Unicode normalization - filenames in text files vs filenames on filesystem

Question 1

_{Note: Asking for off-site resources is not encouraged on StackOverflow. Also, the question of how to normalize Unicode text in general is too broad.}

Regarding filenames returned from readdir or glob, it's good practice to decode and normalize them. Consider the following code:

#!/usr/bin/perl
use strict;
use utf8;

use File::Slurp;
use Unicode::Normalize;

binmode(STDOUT, ':utf8');

write_file("Unicode Test - Übersee.txt", "text");

opendir(my $dh, ".") or die($!);
while (my $entry = readdir($dh)) {
    utf8::decode($entry);

    if ($entry =~ /^Unicode Test - (.*)\.txt/) {
        my $word = $1;
        print("got $word\n");
        print("matches 'Übersee': ", $word eq "Übersee" ? "yes" : "no", "\n");
        my $nfc = NFC($word);
        print("NFC matches 'Übersee': ", $nfc eq "Übersee" ? "yes" : "no", "\n");
    }
}   
closedir($dh);

On OS X, this will output:

got Übersee
matches 'Übersee': no
NFC matches 'Übersee': yes

This is due to the variation of NFD that HFS uses to normalize filenames.

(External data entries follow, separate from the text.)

**config.mk**
```make
export PLATFORM = sky130hd
export DESIGN_NAME = mul_div_unit_flat
export DESIGN_NICKNAME = d
export VERILOG_FILES = /design/src/rtl/mul_div_unit_if.sv /design/src/rtl/mul_div_unit.sv /design/src/flat_wrapper.sv
export SDC_FILE = /design/constraint.sdc
export NUM_CORES = 1
export LEC_CHECK = 0
export BUFFER_PORTS_ARGS = -buffer_cell sky130_fd_sc_hd__buf_4
export CORE_UTILIZATION = 47
export DETAILED_ROUTE_END_ITERATION = 7
export GPL_ROUTABILITY_DRIVEN = 0
export PLACE_DENSITY = 0.68
export SLEW_MARGIN = 5
export SYNTH_ARGS = -nofsm -noshare
export SYNTH_HDL_FRONTEND = slang
export SYNTH_SLANG_ARGS = --single-unit
export TNS_END_PERCENT = 5
```
**constraint.sdc**
```tcl
create_clock -name clk -period 7.7 [get_ports clk]
set_input_delay 0.385 -clock clk [delete_from_list [all_inputs] [get_ports clk]]
set_output_delay 0.385 -clock clk [all_outputs]
set_load 0.01 [all_outputs]
```
**src/rtl/mul_div_unit_if.sv**
```systemverilog
// Handshake and data bundle between the execute stage and mul_div_unit.
// The execute stage drives the master side; the unit implements the slave side.
interface mul_div_unit_if #(
    parameter int WIDTH = 32
);
    logic             start;
    logic [1:0]       op;
    logic [WIDTH-1:0] a;
    logic [WIDTH-1:0] b;
    logic             mthi;
    logic             mtlo;
    logic [WIDTH-1:0] wdata;
    logic             busy;
    logic             done;
    logic [WIDTH-1:0] hi;
    logic [WIDTH-1:0] lo;

    modport master (
        output start, op, a, b, mthi, mtlo, wdata,
        input  busy, done, hi, lo
    );

    modport slave (
        input  start, op, a, b, mthi, mtlo, wdata,
        output busy, done, hi, lo
    );
endinterface

```
**src/rtl/mul_div_unit.sv**
```systemverilog
// Iterative MULT/MULTU/DIV/DIVU unit with architectural HI/LO and MTHI/MTLO writes.
// Define MUL_DIV_UNIT_DIV_EN to build the restoring divider; without it divide ops complete as no-ops.
module mul_div_unit #(
    parameter int WIDTH = 32,
    parameter int CNT_W = $clog2(WIDTH + 1)
) (
    input  logic          clk,
    input  logic          rst_n,
    mul_div_unit_if.slave bus
);

    typedef enum logic [1:0] {
        IDLE = 2'd0,
        RUN  = 2'd1,
        FIX  = 2'd2
    } state_t;

    state_t               state_q, state_d;
    logic [CNT_W-1:0]     cnt_q, cnt_d;
    logic                 is_div_q, is_div_d;
    logic                 neg_q, neg_d;
    logic [2*WIDTH-1:0]   acc_q, acc_d;
    logic [WIDTH-1:0]     opb_q, opb_d;
    logic [WIDTH-1:0]     hi_q, hi_d;
    logic [WIDTH-1:0]     lo_q, lo_d;
    logic                 done_q, done_d;

    logic                 a_neg, b_neg;
    logic [WIDTH-1:0]     a_mag, b_mag;
    logic [WIDTH:0]       mul_sum;
    logic [2*WIDTH-1:0]   mul_next;
    logic [2*WIDTH-1:0]   prod_fix;

`ifdef MUL_DIV_UNIT_DIV_EN
    logic                 rneg_q, rneg_d;
    logic                 div0_q, div0_d;
    logic [WIDTH-1:0]     araw_q, araw_d;
    logic [WIDTH:0]       rem_sh;
    logic [WIDTH:0]       diff;
    logic                 qbit;
    logic [2*WIDTH-1:0]   div_next;
    logic [WIDTH-1:0]     quo_fix, rem_fix;
`endif

    // Signed ops iterate on magnitudes; the most-negative value maps to 2^(WIDTH-1) unsigned.
    assign a_neg = ~bus.op[0] & bus.a[WIDTH-1];
    assign b_neg = ~bus.op[0] & bus.b[WIDTH-1];
    assign a_mag = a_neg ? -bus.a : bus.a;
    assign b_mag = b_neg ? -bus.b : bus.b;

    // acc = {partial product, remaining multiplier bits}, shifted right once per step.
    assign mul_sum  = {1'b0, acc_q[2*WIDTH-1:WIDTH]} + (acc_q[0] ? {1'b0, opb_q} : '0);
    assign mul_next = {mul_sum, acc_q[WIDTH-1:1]};
    assign prod_fix = neg_q ? -acc_q : acc_q;

`ifdef MUL_DIV_UNIT_DIV_EN
    // acc = {partial remainder, dividend bits turning into quotient bits}.
    assign rem_sh   = {acc_q[2*WIDTH-1:WIDTH], acc_q[WIDTH-1]};
    assign diff     = rem_sh - {1'b0, opb_q};
    assign qbit     = ~diff[WIDTH];
    assign div_next = {(qbit ? diff[WIDTH-1:0] : rem_sh[WIDTH-1:0]), acc_q[WIDTH-2:0], qbit};
    assign quo_fix  = neg_q  ? -acc_q[WIDTH-1:0]       : acc_q[WIDTH-1:0];
    assign rem_fix  = rneg_q ? -acc_q[2*WIDTH-1:WIDTH] : acc_q[2*WIDTH-1:WIDTH];
`endif

    always_ff @(posedge clk or negedge rst_n) begin
        if (!rst_n) begin
            state_q  <= IDLE;
            cnt_q    <= '0;
            is_div_q <= 1'b0;
            neg_q    <= 1'b0;
            acc_q    <= '0;
            opb_q    <= '0;
            hi_q     <= '0;
            lo_q     <= '0;
            done_q   <= 1'b0;
`ifdef MUL_DIV_UNIT_DIV_EN
            rneg_q   <= 1'b0;
            div0_q   <= 1'b0;
            araw_q   <= '0;
`endif
        end else begin
            state_q  <= state_d;
            cnt_q    <= cnt_d;
            is_div_q <= is_div_d;
            neg_q    <= neg_d;
            acc_q    <= acc_d;
            opb_q    <= opb_d;
            hi_q     <= hi_d;
            lo_q     <= lo_d;
            done_q   <= done_d;
`ifdef MUL_DIV_UNIT_DIV_EN
            rneg_q   <= rneg_d;
            div0_q   <= div0_d;
            araw_q   <= araw_d;
`endif
        end
    end

    always_comb begin
        state_d  = state_q;
        cnt_d    = cnt_q;
        is_div_d = is_div_q;
        neg_d    = neg_q;
        acc_d    = acc_q;
        opb_d    = opb_q;
        hi_d     = hi_q;
        lo_d     = lo_q;
        done_d   = 1'b0;
`ifdef MUL_DIV_UNIT_DIV_EN
        rneg_d   = rneg_q;
        div0_d   = div0_q;
        araw_d   = araw_q;
`endif

        case (state_q)
            IDLE: begin
                if (bus.start) begin
                    is_div_d = bus.op[1];
                    neg_d    = a_neg ^ b_neg;
                    acc_d    = {{WIDTH{1'b0}}, a_mag};
                    opb_d    = b_mag;
                    cnt_d    = CNT_W'(WIDTH);
                    state_d  = RUN;
`ifdef MUL_DIV_UNIT_DIV_EN
                    rneg_d   = a_neg;
                    div0_d   = (bus.b == '0);
                    araw_d   = bus.a;
`else
                    if (bus.op[1]) begin
                        state_d = FIX;
                    end
`endif
                end else begin
                    // A start in the same cycle takes priority over HI/LO moves.
                    if (bus.mthi) begin
                        hi_d = bus.wdata;
                    end
                    if (bus.mtlo) begin
                        lo_d = bus.wdata;
                    end
                end
            end

            RUN: begin
                cnt_d = cnt_q - CNT_W'(1);
                acc_d = mul_next;
`ifdef MUL_DIV_UNIT_DIV_EN
                if (is_div_q) begin
                    acc_d = div_next;
                end
`endif
                if (cnt_q == CNT_W'(1)) begin
                    state_d = FIX;
                end
            end

            FIX: begin
                done_d  = 1'b1;
                state_d = IDLE;
`ifdef MUL_DIV_UNIT_DIV_EN
                if (is_div_q) begin
                    if (div0_q) begin
                        hi_d = araw_q;
                        lo_d = '1;
                    end else begin
                        hi_d = rem_fix;
                        lo_d = quo_fix;
                    end
                end else begin
                    {hi_d, lo_d} = prod_fix;
                end
`else
                if (!is_div_q) begin
                    {hi_d, lo_d} = prod_fix;
                end
`endif
            end

            default: begin
                state_d = IDLE;
            end
        endcase
    end

    assign bus.busy = (state_q != IDLE);
    assign bus.done = done_q;
    assign bus.hi   = hi_q;
    assign bus.lo   = lo_q;

endmodule
```
**src/flat_wrapper.sv**
```systemverilog
// flat-port wrapper written by rule: the top's interface ports become plain ports
module mul_div_unit_flat 
#(
    parameter int WIDTH = 32,
    parameter int CNT_W = $clog2(WIDTH + 1)
)
  (clk, rst_n, bus_start, bus_op, bus_a, bus_b, bus_mthi, bus_mtlo, bus_wdata, bus_busy, bus_done, bus_hi, bus_lo);
  mul_div_unit_if #(.WIDTH(WIDTH)) bus_i ();
  input  logic clk;
  input  logic rst_n;
  input wire logic [$bits(bus_i.start)-1:0] bus_start;
  input wire logic [$bits(bus_i.op)-1:0] bus_op;
  input wire logic [$bits(bus_i.a)-1:0] bus_a;
  input wire logic [$bits(bus_i.b)-1:0] bus_b;
  input wire logic [$bits(bus_i.mthi)-1:0] bus_mthi;
  input wire logic [$bits(bus_i.mtlo)-1:0] bus_mtlo;
  input wire logic [$bits(bus_i.wdata)-1:0] bus_wdata;
  output wire logic [$bits(bus_i.busy)-1:0] bus_busy;
  output wire logic [$bits(bus_i.done)-1:0] bus_done;
  output wire logic [$bits(bus_i.hi)-1:0] bus_hi;
  output wire logic [$bits(bus_i.lo)-1:0] bus_lo;
  assign bus_i.start = bus_start;
  assign bus_i.op = bus_op;
  assign bus_i.a = bus_a;
  assign bus_i.b = bus_b;
  assign bus_i.mthi = bus_mthi;
  assign bus_i.mtlo = bus_mtlo;
  assign bus_i.wdata = bus_wdata;
  assign bus_busy = bus_i.busy;
  assign bus_done = bus_i.done;
  assign bus_hi = bus_i.hi;
  assign bus_lo = bus_i.lo;
  mul_div_unit #(.WIDTH(WIDTH), .CNT_W(CNT_W)) u_core (.clk(clk), .rst_n(rst_n), .bus(bus_i));
endmodule
```
==> results.yml <==
sta:
  rsz0062_at_grt: "false"
  worst_slew_pin_slew_ns: 1.12
  fin_setup_tns_ns: 0
  hold_slack_ns: 0.0131
  layout_setup_ws_ns: 3.97
  slew_headroom_pct: 25.1
  finalCriticalPeriod_ns: 3.73
  max_freq_mhz: 268
  final-setup-viol-count: 0
  post-route-period-util_pct: 48.4
  timing_hold_violations_final: 0
  slew_violations: 0
  finClkSkew_ns: 0.0102
finish:
  stdcell_area_um2: 13700
  multi_input_area_um2: 6900
  final_cell_mix: "nand2_1 (177), buf_4 (177), dfrtp_1 (171)"
  fillCellCount: 2240
  finalNonFillerCells: 1828
  nets: 1632
  syn2layout_area_growth_pct: 17.9
  drive_gt1_share_pct: 16.3
  seqCellArea_um2: 4280
  antenna_cells_inserted: 0
die:
  dieArea_um2: 25300
  core_um2: 24200
  die_w_um: 159
  initial_core_util_pct: 47.8
  die_y_um: 159
  core.rowCount: 57
  io-pin-count: 169
hold_path:
  hold_path.class: "primary input to asynchronous set/reset pin"
clock_tree:
  max-clock-path-buffers: 2
  cts_resized: 0
  clk_transition_reported_paths_ns: 0.07
  hold_buffers: 0
  ctsHtreeMaxLevel: 4
  worstSkewPairLatency_ns: 0.44
  cts_tree: "yes"
  cts_post_setup_buffers_inserted: 0
  cts_sinks: 171
  cts_buffers: 17
  clockRootBuffer: "clkbuf_16"
route:
  viasPerCell: 5.88
  detail-route-antenna-nets: 0
  wl_per_cell_um: 18.8
  drc: 0
  drt_first_pass_iters: 7
  drt_iter0_markers: 900
  routed_wl_mm: 34.4
  num_vias: 10800
power:
  p_leak_uw: 0.00585
  ir_drop_v: 0.000186
  powerDensity_nw_per_um2: 397
worst_setup_path:
  path_class: "register to register"
  cp_data_required_time_ns: 8.07
  rr_worst_depth: 12
  reg2reg_from: "u_core.acc_q[0]"
  cp_slowest_stage_delay_ns: 1.03
  reg2reg_slack_ns: 3.97
  r2r_end: "u_core.acc_q[61]"
  slowest_stage: "dfrtp_1"
  critical_path_arrival_ns: 4.10
  startpoint_type: "register"
  end_kind: "register"
  path_cells: "and2_1 -> ha_1 -> inv_1 -> fa_1 -> nand2b_1 -> a21oi_1 -> o31a_1 -> nand3_1 -> a21oi_1 -> o211ai_1 -> or4_1 -> nand3_1"
  critPathMaxFanout: 38
  setup.worst_path.start: "u_core.acc_q[0]"
yosys:
  async_flop_share_pct: 100
  seq_area_frac_synth_pct: 37.0
  synth_area_leaders: "dfrtp_1 (37%), xor2_1 (6.0%), nand2_1 (5.8%)"
  syn_inst: 1377
  synth-seq-cells: 171
  synth_top_cell_by_area: "dfrtp_1"
  ys_warn_count: 0
  syn_area_um2: 11600
  synth.avg_cell_area_um2: 8.41
  synth_edf_count: 0
  yosys_most_used_dff: "dfrtp_1"
  ys_types: 70
  syn_nets: 1518
  synth_top_area_share_pct: 37.0
placement:
  dpl.cell_count: 1796
  io_buffers: 168
  place_ws_ns: 4.01
  placed_cell_area_um2: 13000
  dpl.hpwl_mm: 26.1
global_routing:
  first_global_vias: 10100
  grt_pass1_wl_mm: 54.8
  grtUsageTotal_pct: 27.3
  overflow: 0
  grt_max_degree: 104
  antenna_found_initial: 0
job:
  drv_cap: 0
outcome:
  outcome: "finished clean"
==> cells in the mapped netlist, types with 18 or more instances <==
master      n
ha_1       37
nand2_1   178
and2_1     34
xnor2_1    65
a21oi_1    82
a21o_1     20
a22oi_1    22
o22ai_1    33
clkbuf_1   74
o31ai_1    56
nor2_1    128
inv_1      27
dfrtp_1   171
xor2_1     79
o21ai_0   132
nor3_1     24
nand3_1    18
==> registers in the layout, summed over array words and instances, names as in the netlist <==
name             flops
u_core.cnt_q         6
u_core.opb_q        32
u_core.bus.hi       32
u_core.bus.done      1
u_core.neg_q         1
u_core.bus.lo       32
u_core.is_div_q      1
u_core.acc_q        64
u_core.state_q       2
==> cells by family after synthesis <==
family | Yosys count | share of synthesized area, %
AO/OA/AOI/OAI | 434 | 24.0
XOR/XNOR | 144 | 10.9
adder cells (fa/ha/maj) | 38 | 4.17
buffers and inverters | 112 | 3.74
flip-flops | 171 | 37.0
multiplexers | 9 | 0.810
AND/OR/NAND/NOR | 469 | 19.4
==> layout make-up <==
class / count / share of cell area [%]
Inverter: 29 / 0.797
Clock inverter: 14 / 1.35
Tap cell: 324 / 2.97
Sequential cell: 171 / 31.3
Clock buffer: 18 / 3.22
Multi-Input combinational cell: 1094 / 50.5
Timing Repair Buffer: 178 / 9.82
==> power breakdown <==
part / internal [uW] / total, uW / leakage (uW) / switching (uW)
Sequential: 1310 / 1830 / 0.00209 / 524
Clock: 528 / 918 / 0.000298 / 391
Combinational: 1130 / 2670 / 0.00346 / 1530
Total: 2970 / 5420 / 0.00585 / 2450
==> metrics by stage <==
stage,total power (uW),utilization [%]
after floorplan,3530,-
after global placement,4400,53.7
after global routing,5800,56.3
final,5420,56.3
after detailed placement,4470,53.7
after CTS,5390,56.3
==> worst max-delay path by stage <==
stage	cells past startpoint	endpoint	slack (ns)
2_1_floorplan	14	u_core.acc_q[61]	4.64
3_3_place_gp	12	u_core.acc_q[61]	4.13
3_5_place_dp	12	u_core.acc_q[61]	4.01
4_1_cts	12	u_core.acc_q[61]	4.00
5_1_grt	10	u_core.acc_q[60]	3.59
6_report	12	u_core.acc_q[61]	3.97
==> critical path, delay by kind of cell (launching register included) <==
family	cells	cell delay (ns)
AND/OR/NAND/NOR	5	1.08
adder cells (fa/ha/maj)	2	0.56
buffers and inverters	1	0.05
AO/OA/AOI/OAI	4	0.92
flip-flops	1	1.03
==> layer usage <==
metal | vias to the layer above | track usage (%) | routed length, um
met3 | 54 | 4.35 | 2280
met4 | 0 | 11.0 | 1060
met1 | 5103 | 40.5 | 16400
met2 | 416 | 39.5 | 14600
li1 | 5183 | - | -
met5 | - | 0 | 0
(Power assumes the default switching activity.)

In essence, normalize all input from sources where you can't be sure that it's in normal form. In most cases, you should use NFC because most data will be in NFC already.

Question 2

As far as I can tell, MS enforces no normalization upon it's file system. This means that if you plan for this worst-case scenario, you'll be good on other OSs.

A technique that seems to work is to query the OS for the files it sees. Create a normalization hash keyed on the normalized form of your choice & containing as values the names from the OS. It's not elegant, but it works.